TASK STATEMENT: In the records that follow, find the line with "out_valid_r <= out_valid_nxt;"; from there, retype every line exactly through the line with "(pos_r < PosS0);", which also belongs to the answer.

INFORMATION SUPPLIED:
• • • •

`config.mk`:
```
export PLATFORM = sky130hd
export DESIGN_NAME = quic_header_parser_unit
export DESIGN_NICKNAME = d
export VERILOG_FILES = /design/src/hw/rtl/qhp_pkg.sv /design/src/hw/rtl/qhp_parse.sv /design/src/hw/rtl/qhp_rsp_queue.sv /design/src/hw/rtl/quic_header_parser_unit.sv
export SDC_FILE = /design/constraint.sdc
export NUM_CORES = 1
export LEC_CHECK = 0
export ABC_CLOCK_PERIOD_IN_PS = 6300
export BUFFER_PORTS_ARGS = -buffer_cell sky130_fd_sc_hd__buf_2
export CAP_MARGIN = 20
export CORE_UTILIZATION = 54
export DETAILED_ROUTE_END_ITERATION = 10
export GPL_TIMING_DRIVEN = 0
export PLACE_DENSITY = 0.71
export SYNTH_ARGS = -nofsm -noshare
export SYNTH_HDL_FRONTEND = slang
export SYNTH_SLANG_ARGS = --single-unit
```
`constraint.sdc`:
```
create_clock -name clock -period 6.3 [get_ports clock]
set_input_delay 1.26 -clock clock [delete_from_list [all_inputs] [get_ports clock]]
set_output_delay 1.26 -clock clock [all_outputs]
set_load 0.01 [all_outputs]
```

• • • •

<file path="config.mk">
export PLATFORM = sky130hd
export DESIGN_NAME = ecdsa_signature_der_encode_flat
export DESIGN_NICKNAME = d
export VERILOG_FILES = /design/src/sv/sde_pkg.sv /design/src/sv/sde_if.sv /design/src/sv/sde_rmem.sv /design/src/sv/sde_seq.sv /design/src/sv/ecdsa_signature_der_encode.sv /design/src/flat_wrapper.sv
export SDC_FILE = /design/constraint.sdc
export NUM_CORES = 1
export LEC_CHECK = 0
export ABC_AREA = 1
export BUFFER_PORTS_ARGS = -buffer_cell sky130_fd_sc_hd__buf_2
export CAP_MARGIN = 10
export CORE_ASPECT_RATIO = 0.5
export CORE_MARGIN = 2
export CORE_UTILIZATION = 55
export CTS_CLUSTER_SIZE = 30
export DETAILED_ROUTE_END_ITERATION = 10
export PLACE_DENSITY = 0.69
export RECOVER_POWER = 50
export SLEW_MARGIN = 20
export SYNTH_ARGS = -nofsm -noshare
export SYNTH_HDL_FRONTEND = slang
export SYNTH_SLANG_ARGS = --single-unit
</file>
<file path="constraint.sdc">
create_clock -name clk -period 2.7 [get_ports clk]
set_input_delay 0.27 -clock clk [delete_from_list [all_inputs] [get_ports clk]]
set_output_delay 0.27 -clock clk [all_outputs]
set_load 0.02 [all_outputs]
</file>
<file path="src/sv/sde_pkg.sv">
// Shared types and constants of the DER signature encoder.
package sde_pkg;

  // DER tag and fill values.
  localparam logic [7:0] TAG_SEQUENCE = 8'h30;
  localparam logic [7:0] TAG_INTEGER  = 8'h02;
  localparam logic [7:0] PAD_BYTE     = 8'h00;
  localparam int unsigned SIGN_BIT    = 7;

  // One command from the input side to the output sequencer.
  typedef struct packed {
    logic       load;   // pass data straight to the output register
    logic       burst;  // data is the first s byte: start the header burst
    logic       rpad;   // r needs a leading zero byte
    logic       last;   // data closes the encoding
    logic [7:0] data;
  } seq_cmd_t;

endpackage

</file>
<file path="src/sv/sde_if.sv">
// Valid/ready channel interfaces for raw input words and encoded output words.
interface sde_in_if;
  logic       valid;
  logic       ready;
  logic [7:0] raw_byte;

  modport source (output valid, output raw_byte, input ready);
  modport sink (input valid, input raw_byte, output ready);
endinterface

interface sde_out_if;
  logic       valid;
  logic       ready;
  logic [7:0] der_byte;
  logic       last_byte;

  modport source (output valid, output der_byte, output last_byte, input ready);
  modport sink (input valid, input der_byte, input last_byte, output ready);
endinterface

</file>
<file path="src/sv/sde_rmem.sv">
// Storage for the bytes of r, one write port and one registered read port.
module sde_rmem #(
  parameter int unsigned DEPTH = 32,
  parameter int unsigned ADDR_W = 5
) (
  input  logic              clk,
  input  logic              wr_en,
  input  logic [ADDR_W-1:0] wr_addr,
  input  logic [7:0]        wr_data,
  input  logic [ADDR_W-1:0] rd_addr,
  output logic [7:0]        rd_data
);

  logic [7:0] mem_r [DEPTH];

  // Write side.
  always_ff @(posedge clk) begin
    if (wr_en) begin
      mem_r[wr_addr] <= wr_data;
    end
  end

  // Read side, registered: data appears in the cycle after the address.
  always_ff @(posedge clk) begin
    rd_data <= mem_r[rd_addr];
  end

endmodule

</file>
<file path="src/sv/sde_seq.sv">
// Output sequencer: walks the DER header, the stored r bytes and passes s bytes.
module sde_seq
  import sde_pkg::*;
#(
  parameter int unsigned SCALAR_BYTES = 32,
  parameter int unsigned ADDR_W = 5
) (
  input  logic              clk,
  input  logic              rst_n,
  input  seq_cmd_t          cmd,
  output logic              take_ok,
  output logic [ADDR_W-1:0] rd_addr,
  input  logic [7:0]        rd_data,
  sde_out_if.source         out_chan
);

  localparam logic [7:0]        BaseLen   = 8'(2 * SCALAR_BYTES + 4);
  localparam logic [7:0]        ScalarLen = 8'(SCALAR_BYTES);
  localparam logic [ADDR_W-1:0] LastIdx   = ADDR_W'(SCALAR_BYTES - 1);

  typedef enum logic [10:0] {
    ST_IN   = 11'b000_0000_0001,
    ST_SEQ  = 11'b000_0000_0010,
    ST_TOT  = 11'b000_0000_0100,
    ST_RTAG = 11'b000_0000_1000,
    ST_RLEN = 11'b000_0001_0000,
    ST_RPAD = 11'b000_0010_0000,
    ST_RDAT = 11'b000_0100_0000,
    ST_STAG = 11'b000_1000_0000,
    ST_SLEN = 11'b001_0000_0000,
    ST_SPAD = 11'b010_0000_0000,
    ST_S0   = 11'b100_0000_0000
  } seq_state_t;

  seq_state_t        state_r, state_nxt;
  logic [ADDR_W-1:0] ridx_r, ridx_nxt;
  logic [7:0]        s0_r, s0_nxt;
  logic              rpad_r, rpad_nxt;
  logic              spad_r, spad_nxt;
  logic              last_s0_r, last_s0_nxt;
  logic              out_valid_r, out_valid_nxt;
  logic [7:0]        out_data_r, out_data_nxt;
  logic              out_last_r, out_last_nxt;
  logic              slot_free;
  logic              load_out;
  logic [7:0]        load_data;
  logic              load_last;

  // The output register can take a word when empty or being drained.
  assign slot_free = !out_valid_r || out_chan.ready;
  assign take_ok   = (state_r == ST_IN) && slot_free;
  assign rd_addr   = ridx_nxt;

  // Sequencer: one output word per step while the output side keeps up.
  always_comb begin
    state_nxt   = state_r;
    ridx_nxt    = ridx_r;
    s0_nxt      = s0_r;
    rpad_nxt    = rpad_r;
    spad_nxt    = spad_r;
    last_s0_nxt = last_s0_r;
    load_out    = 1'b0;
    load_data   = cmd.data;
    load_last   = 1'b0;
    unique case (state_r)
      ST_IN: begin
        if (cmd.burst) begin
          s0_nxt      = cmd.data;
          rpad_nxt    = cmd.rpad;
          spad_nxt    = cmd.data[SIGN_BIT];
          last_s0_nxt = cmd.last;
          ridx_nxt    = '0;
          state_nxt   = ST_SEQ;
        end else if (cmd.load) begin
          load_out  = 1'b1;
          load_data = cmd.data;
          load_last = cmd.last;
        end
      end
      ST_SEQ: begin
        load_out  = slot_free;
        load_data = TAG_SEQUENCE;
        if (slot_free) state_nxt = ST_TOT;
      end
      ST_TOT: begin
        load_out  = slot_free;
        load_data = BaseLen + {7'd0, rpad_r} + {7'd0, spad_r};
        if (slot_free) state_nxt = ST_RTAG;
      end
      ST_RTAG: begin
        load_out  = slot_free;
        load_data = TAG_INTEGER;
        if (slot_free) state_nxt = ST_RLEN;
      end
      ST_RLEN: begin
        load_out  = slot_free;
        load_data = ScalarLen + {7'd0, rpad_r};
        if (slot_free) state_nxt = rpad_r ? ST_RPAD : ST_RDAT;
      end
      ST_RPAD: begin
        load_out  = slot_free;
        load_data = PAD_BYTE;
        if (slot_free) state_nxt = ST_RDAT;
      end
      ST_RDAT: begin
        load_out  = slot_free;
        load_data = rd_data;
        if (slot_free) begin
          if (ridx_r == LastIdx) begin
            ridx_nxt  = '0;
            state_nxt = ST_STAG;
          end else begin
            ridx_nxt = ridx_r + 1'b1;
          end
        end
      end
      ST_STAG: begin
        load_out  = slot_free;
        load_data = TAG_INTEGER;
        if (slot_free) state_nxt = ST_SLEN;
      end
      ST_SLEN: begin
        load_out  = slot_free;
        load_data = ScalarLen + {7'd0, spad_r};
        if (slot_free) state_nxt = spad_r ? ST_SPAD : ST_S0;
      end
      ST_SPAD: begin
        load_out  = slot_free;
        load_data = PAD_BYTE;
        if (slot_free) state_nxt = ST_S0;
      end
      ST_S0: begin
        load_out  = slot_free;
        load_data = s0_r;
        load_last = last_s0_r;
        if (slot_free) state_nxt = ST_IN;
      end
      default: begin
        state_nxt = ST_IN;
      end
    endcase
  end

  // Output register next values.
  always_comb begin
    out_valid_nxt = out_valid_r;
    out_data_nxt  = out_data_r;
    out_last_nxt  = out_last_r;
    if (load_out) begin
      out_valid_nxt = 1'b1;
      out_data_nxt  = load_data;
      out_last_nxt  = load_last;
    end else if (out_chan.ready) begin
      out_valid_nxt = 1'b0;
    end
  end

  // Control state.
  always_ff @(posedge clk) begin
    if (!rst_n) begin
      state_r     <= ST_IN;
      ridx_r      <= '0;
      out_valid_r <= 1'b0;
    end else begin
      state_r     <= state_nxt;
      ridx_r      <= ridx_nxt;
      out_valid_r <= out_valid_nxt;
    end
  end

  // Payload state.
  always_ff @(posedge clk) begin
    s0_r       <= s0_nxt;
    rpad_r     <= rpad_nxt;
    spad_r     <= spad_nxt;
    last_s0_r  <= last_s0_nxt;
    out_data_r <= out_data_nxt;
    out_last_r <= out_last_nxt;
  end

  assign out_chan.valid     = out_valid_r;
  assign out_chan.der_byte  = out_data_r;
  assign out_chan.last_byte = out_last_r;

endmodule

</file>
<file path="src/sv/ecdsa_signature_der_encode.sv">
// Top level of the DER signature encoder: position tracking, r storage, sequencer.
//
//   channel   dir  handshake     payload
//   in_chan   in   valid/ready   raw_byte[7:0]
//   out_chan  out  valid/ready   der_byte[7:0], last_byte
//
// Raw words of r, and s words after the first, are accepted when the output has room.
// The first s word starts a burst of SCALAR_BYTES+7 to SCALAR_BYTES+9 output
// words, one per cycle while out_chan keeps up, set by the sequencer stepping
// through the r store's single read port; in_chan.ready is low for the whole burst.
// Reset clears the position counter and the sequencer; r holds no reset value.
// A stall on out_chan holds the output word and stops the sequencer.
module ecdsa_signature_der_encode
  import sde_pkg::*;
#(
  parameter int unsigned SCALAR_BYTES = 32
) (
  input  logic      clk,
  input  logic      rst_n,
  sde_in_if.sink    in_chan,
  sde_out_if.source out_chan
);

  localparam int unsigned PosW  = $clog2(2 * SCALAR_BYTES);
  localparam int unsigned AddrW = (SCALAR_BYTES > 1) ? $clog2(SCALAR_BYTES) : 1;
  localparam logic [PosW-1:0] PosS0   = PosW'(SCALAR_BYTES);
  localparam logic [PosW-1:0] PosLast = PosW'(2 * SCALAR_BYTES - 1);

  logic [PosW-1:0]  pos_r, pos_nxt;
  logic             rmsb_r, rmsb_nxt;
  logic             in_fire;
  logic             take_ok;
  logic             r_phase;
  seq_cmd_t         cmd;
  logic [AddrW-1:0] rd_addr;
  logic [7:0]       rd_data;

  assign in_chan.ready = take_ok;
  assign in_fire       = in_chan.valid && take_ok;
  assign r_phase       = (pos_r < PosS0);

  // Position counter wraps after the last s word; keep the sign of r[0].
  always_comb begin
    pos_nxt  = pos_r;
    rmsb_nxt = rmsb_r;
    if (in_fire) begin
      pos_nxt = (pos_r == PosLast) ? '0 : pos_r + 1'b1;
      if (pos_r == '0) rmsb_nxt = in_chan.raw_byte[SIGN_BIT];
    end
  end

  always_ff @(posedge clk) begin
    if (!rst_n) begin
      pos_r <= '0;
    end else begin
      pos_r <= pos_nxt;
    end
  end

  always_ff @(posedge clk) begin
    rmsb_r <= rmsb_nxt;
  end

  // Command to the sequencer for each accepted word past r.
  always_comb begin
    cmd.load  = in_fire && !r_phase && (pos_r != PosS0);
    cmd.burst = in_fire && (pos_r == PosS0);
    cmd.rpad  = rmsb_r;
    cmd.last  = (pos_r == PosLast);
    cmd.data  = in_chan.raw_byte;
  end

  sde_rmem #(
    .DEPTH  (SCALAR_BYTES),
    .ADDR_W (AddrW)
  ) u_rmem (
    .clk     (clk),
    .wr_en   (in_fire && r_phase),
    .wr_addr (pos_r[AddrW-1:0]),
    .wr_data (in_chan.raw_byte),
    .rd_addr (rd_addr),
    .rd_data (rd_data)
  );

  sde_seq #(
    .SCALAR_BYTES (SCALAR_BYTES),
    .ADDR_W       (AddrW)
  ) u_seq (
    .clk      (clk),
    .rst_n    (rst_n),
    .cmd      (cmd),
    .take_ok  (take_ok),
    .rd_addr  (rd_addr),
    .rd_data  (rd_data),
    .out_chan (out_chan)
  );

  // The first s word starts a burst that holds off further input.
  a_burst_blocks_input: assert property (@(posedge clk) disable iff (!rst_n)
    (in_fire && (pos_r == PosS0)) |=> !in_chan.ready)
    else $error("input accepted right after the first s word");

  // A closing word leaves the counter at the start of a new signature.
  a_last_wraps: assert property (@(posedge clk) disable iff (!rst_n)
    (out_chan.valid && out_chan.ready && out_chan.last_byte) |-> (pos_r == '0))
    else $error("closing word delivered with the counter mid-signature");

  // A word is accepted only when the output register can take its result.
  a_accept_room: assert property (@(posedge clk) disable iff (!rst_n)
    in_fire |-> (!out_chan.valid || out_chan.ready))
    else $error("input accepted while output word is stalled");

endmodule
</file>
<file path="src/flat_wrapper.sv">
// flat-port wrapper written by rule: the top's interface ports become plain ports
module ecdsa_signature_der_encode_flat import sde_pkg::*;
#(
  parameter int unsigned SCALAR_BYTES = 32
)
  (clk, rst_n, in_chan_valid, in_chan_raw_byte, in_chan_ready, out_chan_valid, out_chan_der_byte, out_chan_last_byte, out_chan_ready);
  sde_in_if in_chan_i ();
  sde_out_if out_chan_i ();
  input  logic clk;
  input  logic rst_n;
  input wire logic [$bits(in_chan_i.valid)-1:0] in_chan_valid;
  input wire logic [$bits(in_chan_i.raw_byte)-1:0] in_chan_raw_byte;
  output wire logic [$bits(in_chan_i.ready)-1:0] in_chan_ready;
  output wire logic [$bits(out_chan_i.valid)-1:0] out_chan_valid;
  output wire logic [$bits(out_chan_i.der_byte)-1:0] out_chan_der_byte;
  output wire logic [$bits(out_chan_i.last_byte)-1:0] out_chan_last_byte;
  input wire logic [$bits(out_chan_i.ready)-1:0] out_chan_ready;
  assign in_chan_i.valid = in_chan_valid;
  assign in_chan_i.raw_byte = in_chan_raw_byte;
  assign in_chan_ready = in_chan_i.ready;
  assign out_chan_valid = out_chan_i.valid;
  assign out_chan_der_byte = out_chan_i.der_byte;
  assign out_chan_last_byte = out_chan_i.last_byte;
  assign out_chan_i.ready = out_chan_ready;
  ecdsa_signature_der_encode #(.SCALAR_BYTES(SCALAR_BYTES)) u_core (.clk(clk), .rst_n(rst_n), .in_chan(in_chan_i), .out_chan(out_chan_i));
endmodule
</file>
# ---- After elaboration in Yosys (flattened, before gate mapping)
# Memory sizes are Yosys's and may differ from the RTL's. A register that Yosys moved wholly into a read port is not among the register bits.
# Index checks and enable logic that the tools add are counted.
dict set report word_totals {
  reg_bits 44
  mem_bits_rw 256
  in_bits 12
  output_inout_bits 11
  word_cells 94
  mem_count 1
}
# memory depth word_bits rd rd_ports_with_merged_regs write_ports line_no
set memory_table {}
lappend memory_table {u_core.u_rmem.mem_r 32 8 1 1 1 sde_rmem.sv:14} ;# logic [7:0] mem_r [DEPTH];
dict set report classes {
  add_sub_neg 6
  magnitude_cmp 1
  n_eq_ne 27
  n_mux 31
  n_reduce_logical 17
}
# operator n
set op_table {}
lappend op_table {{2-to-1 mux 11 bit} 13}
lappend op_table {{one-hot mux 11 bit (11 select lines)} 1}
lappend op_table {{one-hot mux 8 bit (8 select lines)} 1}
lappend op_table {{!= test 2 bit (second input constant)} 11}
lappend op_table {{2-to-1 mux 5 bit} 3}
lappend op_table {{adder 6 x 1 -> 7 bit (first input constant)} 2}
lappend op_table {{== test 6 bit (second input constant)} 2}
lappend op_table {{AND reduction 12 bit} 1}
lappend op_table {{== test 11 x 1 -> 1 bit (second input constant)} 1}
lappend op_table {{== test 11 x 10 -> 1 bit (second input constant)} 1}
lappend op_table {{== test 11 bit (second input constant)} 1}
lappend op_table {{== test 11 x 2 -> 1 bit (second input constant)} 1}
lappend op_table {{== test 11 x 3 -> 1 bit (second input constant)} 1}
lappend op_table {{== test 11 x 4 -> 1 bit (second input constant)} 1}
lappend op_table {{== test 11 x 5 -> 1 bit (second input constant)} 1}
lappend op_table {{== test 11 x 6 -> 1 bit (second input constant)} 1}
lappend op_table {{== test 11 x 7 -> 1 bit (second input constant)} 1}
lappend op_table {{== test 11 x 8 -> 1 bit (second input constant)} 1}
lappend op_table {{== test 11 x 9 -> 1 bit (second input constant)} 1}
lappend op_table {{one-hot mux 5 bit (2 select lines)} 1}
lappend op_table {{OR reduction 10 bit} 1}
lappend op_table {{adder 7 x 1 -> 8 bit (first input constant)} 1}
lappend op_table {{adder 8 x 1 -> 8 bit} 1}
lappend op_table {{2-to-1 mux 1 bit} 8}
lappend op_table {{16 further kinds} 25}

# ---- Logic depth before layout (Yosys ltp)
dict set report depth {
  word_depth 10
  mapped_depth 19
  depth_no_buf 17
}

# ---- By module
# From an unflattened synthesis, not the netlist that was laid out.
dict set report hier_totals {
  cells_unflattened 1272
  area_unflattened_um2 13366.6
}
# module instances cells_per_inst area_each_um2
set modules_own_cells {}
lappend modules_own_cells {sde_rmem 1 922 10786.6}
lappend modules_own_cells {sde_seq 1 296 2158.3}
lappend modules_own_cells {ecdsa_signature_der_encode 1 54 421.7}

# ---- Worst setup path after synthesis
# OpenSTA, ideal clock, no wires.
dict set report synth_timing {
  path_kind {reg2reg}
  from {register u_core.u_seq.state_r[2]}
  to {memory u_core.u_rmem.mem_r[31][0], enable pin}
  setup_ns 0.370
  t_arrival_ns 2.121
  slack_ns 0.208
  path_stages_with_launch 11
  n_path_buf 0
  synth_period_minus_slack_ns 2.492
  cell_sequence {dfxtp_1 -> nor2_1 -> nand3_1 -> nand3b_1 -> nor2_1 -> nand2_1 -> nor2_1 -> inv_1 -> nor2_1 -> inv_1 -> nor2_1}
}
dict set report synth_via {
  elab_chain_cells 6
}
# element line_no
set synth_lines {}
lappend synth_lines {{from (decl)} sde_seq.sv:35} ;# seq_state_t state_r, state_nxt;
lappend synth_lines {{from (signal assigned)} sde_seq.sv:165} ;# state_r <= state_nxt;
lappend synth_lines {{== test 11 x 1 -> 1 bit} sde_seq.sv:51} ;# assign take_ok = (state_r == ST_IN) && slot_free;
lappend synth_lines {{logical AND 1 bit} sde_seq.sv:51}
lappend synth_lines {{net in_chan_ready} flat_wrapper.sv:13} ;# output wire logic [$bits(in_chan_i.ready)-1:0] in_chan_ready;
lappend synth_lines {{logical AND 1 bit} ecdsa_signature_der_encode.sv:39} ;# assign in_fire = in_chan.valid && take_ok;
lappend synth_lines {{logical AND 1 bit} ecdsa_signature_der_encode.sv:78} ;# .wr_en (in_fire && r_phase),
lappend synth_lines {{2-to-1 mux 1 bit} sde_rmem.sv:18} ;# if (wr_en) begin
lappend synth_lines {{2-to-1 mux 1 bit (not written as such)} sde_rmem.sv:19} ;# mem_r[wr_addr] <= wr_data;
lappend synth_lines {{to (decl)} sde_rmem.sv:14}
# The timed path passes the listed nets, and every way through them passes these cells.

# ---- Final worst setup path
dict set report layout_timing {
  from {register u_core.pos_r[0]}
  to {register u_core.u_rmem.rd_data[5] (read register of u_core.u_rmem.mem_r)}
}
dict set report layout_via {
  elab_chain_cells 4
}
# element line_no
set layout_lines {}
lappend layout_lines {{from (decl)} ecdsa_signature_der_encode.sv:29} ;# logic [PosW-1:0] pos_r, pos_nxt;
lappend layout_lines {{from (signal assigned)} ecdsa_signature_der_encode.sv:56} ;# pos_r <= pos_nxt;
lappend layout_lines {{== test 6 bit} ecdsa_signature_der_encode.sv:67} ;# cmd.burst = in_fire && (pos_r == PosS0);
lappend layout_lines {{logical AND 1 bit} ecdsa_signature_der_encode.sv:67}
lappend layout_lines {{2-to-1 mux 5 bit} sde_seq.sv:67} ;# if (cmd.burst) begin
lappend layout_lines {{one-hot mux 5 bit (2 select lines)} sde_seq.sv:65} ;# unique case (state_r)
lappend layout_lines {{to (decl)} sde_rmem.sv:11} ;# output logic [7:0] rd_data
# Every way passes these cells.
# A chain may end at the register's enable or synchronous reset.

• • • •

EXERCISE ANSWER:
      out_valid_r <= out_valid_nxt;
    end
  end

  // Payload state.
  always_ff @(posedge clk) begin
    s0_r       <= s0_nxt;
    rpad_r     <= rpad_nxt;
    spad_r     <= spad_nxt;
    last_s0_r  <= last_s0_nxt;
    out_data_r <= out_data_nxt;
    out_last_r <= out_last_nxt;
  end

  assign out_chan.valid     = out_valid_r;
  assign out_chan.der_byte  = out_data_r;
  assign out_chan.last_byte = out_last_r;

endmodule

</file>
<file path="src/sv/ecdsa_signature_der_encode.sv">
// Top level of the DER signature encoder: position tracking, r storage, sequencer.
//
//   channel   dir  handshake     payload
//   in_chan   in   valid/ready   raw_byte[7:0]
//   out_chan  out  valid/ready   der_byte[7:0], last_byte
//
// Raw words of r, and s words after the first, are accepted when the output has room.
// The first s word starts a burst of SCALAR_BYTES+7 to SCALAR_BYTES+9 output
// words, one per cycle while out_chan keeps up, set by the sequencer stepping
// through the r store's single read port; in_chan.ready is low for the whole burst.
// Reset clears the position counter and the sequencer; r holds no reset value.
// A stall on out_chan holds the output word and stops the sequencer.
module ecdsa_signature_der_encode
  import sde_pkg::*;
#(
  parameter int unsigned SCALAR_BYTES = 32
) (
  input  logic      clk,
  input  logic      rst_n,
  sde_in_if.sink    in_chan,
  sde_out_if.source out_chan
);

  localparam int unsigned PosW  = $clog2(2 * SCALAR_BYTES);
  localparam int unsigned AddrW = (SCALAR_BYTES > 1) ? $clog2(SCALAR_BYTES) : 1;
  localparam logic [PosW-1:0] PosS0   = PosW'(SCALAR_BYTES);
  localparam logic [PosW-1:0] PosLast = PosW'(2 * SCALAR_BYTES - 1);

  logic [PosW-1:0]  pos_r, pos_nxt;
  logic             rmsb_r, rmsb_nxt;
  logic             in_fire;
  logic             take_ok;
  logic             r_phase;
  seq_cmd_t         cmd;
  logic [AddrW-1:0] rd_addr;
  logic [7:0]       rd_data;

  assign in_chan.ready = take_ok;
  assign in_fire       = in_chan.valid && take_ok;
  assign r_phase       = (pos_r < PosS0);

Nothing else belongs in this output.